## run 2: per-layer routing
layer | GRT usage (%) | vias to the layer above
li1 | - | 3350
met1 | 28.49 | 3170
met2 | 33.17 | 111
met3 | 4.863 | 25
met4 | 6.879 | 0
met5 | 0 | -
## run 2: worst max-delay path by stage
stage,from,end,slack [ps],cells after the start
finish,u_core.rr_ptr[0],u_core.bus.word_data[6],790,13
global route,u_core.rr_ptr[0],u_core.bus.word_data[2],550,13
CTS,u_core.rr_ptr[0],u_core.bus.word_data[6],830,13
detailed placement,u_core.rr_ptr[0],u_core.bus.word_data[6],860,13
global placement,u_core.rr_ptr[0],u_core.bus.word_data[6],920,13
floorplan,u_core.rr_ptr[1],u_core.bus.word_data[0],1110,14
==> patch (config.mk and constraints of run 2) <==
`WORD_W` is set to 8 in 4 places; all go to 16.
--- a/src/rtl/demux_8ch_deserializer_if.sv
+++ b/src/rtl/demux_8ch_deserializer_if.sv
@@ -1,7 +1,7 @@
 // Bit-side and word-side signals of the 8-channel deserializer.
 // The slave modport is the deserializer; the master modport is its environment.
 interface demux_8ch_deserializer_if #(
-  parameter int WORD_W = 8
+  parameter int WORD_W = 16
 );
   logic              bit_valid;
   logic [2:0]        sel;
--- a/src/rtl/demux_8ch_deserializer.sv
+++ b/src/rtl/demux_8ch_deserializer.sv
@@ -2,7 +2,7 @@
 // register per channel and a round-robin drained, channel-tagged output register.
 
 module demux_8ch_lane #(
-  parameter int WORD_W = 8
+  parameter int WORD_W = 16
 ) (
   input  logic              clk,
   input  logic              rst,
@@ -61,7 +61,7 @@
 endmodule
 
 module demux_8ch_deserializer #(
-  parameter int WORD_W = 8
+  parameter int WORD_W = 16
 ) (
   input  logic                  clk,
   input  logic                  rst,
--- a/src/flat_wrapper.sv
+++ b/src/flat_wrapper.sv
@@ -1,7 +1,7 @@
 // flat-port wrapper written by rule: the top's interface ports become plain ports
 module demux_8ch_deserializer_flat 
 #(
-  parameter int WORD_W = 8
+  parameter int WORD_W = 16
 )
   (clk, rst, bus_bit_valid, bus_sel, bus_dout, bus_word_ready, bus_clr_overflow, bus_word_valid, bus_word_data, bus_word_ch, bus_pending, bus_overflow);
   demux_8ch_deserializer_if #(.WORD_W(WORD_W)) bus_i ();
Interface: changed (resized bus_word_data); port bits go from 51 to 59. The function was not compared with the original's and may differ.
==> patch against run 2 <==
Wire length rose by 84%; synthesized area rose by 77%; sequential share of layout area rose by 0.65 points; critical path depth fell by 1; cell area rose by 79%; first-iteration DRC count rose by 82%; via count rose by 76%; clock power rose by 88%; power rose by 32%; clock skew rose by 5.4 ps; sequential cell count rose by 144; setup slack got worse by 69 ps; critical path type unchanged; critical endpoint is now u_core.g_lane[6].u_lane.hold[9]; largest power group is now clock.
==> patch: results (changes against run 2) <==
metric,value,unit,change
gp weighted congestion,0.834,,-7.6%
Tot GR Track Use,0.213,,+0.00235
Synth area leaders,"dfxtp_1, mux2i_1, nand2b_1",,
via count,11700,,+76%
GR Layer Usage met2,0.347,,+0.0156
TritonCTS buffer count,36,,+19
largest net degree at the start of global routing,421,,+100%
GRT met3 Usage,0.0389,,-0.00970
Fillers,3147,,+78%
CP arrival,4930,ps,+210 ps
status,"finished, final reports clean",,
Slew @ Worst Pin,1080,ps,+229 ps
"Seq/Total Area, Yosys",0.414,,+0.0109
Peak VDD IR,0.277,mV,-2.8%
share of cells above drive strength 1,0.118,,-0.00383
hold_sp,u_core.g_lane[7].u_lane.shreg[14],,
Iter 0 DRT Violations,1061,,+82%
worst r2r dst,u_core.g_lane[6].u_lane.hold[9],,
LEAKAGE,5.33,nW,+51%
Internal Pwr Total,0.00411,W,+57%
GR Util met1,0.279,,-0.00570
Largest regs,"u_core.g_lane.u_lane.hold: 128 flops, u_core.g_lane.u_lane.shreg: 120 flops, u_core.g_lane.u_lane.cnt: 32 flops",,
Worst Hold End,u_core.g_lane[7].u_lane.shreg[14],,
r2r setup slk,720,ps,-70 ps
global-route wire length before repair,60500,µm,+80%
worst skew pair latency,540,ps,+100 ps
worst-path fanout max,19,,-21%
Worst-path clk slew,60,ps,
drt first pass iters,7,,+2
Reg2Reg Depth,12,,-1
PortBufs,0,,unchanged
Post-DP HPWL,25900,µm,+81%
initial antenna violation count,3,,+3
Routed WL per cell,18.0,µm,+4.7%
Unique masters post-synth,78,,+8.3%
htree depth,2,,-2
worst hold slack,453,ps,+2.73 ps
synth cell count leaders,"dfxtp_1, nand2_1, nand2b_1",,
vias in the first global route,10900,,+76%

--- --- ---

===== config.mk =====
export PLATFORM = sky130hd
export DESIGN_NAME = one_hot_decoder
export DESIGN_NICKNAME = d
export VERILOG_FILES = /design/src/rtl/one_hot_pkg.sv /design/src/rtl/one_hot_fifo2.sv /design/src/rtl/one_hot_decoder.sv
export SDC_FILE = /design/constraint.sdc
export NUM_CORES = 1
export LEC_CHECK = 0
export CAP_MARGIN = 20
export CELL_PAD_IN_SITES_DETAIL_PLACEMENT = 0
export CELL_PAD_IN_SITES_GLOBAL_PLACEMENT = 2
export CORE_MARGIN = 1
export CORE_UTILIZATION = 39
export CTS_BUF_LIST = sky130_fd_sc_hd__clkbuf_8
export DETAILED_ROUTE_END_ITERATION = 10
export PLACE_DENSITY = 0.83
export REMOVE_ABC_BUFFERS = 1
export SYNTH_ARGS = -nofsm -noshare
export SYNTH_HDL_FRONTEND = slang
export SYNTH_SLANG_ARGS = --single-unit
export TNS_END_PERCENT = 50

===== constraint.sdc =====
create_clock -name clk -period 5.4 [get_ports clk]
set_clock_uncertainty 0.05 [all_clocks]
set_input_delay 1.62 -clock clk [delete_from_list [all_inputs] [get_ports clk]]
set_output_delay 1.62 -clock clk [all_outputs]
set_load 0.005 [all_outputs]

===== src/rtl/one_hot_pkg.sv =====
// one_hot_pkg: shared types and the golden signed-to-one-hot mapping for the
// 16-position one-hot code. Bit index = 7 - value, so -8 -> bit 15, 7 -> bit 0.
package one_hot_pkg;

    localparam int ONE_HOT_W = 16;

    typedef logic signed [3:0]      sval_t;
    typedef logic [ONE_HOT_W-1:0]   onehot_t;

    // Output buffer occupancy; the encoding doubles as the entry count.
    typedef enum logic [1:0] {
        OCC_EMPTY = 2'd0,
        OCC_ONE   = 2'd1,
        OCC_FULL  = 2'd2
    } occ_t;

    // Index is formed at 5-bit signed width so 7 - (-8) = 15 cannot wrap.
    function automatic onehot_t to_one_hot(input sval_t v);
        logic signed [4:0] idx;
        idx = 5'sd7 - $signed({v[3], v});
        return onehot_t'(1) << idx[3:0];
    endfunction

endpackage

--- --- ---

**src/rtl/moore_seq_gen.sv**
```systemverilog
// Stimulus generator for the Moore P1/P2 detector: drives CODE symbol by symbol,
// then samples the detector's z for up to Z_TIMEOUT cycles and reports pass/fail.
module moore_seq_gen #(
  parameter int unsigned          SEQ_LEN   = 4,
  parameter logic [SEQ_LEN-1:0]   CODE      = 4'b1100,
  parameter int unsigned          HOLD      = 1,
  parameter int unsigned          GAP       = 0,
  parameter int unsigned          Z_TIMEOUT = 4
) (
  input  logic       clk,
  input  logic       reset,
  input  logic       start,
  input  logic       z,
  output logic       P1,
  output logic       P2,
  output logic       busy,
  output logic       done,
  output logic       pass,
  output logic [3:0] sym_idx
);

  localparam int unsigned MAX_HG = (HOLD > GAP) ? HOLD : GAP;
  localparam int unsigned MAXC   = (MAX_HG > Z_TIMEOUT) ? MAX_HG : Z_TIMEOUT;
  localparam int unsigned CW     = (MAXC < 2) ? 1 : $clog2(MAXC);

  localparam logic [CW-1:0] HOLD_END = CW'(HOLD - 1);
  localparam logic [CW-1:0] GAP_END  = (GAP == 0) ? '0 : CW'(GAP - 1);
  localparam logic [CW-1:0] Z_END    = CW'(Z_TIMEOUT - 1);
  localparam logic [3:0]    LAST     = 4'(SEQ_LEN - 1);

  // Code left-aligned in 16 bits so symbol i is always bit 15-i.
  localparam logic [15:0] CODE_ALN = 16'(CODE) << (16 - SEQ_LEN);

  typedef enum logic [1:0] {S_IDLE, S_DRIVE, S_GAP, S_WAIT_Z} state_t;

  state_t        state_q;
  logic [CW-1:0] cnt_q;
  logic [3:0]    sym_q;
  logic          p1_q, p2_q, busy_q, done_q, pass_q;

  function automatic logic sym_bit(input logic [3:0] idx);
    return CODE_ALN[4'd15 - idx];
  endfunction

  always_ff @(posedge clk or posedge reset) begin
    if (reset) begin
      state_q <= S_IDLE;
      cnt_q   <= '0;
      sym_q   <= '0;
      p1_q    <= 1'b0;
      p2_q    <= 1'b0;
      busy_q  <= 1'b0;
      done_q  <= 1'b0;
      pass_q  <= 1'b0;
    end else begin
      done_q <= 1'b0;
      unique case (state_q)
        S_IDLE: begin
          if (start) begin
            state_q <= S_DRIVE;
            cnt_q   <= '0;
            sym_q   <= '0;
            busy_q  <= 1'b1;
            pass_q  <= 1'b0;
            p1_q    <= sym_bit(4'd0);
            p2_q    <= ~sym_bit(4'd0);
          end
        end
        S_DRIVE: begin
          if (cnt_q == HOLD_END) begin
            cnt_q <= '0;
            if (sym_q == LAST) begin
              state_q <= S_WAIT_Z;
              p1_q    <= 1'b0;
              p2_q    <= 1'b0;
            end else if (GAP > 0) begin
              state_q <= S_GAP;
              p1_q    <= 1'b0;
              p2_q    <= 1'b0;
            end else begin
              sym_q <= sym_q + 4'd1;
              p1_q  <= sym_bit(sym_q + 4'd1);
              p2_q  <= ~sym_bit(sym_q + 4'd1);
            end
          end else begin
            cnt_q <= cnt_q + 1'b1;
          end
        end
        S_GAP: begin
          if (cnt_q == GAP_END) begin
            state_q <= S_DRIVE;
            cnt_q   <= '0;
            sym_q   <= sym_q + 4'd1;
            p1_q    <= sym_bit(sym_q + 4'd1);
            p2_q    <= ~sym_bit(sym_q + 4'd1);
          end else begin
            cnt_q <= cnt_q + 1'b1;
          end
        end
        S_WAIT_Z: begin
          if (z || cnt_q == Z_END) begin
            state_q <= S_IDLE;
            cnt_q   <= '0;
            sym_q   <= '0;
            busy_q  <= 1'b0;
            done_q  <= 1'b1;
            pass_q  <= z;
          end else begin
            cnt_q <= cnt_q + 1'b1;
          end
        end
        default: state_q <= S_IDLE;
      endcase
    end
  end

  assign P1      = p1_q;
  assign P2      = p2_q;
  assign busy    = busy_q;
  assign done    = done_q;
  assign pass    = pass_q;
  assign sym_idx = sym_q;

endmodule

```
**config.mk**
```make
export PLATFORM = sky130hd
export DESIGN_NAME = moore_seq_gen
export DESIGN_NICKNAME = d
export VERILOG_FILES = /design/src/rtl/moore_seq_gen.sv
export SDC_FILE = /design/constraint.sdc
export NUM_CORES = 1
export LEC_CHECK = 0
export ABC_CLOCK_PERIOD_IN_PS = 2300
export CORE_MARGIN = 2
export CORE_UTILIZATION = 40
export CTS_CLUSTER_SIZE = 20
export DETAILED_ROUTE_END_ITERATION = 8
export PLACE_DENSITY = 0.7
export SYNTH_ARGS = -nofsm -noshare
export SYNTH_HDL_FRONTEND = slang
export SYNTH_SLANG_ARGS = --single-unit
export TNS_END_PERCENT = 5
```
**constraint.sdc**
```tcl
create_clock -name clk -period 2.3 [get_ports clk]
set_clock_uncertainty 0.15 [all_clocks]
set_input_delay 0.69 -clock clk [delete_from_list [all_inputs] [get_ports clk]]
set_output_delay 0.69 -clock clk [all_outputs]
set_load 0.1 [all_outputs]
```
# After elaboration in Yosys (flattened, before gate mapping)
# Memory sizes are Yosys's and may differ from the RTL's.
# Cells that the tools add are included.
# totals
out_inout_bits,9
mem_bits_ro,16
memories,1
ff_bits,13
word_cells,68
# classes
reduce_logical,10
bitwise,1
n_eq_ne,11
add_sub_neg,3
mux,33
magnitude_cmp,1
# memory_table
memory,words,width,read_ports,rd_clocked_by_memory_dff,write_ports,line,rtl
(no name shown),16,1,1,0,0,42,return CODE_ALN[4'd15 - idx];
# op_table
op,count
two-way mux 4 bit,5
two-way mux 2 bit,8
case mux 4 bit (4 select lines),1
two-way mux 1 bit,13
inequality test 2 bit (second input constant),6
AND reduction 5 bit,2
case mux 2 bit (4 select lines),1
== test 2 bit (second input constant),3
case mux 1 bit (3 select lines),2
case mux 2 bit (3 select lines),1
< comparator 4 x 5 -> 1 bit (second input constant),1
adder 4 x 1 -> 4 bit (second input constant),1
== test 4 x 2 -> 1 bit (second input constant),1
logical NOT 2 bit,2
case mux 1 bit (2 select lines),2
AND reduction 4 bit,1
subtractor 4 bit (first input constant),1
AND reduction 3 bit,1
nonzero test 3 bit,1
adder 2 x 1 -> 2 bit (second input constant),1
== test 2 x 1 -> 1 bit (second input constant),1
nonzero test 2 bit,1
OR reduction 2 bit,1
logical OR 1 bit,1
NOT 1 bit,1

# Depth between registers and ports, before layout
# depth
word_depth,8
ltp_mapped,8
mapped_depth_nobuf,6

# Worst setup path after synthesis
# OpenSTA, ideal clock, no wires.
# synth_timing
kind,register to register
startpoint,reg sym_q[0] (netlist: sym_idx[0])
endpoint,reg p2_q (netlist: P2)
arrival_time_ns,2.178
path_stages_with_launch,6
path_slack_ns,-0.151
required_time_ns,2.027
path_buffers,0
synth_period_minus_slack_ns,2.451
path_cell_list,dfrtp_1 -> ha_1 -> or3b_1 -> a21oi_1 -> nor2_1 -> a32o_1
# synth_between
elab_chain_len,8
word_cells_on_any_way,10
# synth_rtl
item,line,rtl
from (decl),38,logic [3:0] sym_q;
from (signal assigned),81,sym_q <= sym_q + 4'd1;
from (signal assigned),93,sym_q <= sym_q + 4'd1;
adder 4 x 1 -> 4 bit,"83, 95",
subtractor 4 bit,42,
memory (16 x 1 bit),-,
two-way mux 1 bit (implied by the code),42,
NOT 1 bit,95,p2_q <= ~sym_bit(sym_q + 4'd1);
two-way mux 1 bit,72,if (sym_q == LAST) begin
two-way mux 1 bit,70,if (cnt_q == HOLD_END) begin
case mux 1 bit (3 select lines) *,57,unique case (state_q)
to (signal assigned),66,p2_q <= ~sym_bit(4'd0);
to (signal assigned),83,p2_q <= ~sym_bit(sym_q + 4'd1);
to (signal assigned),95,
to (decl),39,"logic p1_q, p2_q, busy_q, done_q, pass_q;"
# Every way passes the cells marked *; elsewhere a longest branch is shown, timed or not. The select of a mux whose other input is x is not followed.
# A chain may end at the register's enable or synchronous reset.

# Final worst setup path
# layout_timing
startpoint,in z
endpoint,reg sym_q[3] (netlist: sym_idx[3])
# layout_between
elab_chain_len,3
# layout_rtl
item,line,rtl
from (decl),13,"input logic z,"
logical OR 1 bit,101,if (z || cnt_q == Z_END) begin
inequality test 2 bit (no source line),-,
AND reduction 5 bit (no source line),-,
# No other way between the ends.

--- --- ---

#### EXERCISE DETAILS:
The response must hold only the lines above from the line with "htree depth,2,,-2" through the line with "vias in the first global route,10900,,+76%", each copied exactly, both ends kept.

#### TASK ANSWER:
htree depth,2,,-2
worst hold slack,453,ps,+2.73 ps
synth cell count leaders,"dfxtp_1, nand2_1, nand2b_1",,
vias in the first global route,10900,,+76%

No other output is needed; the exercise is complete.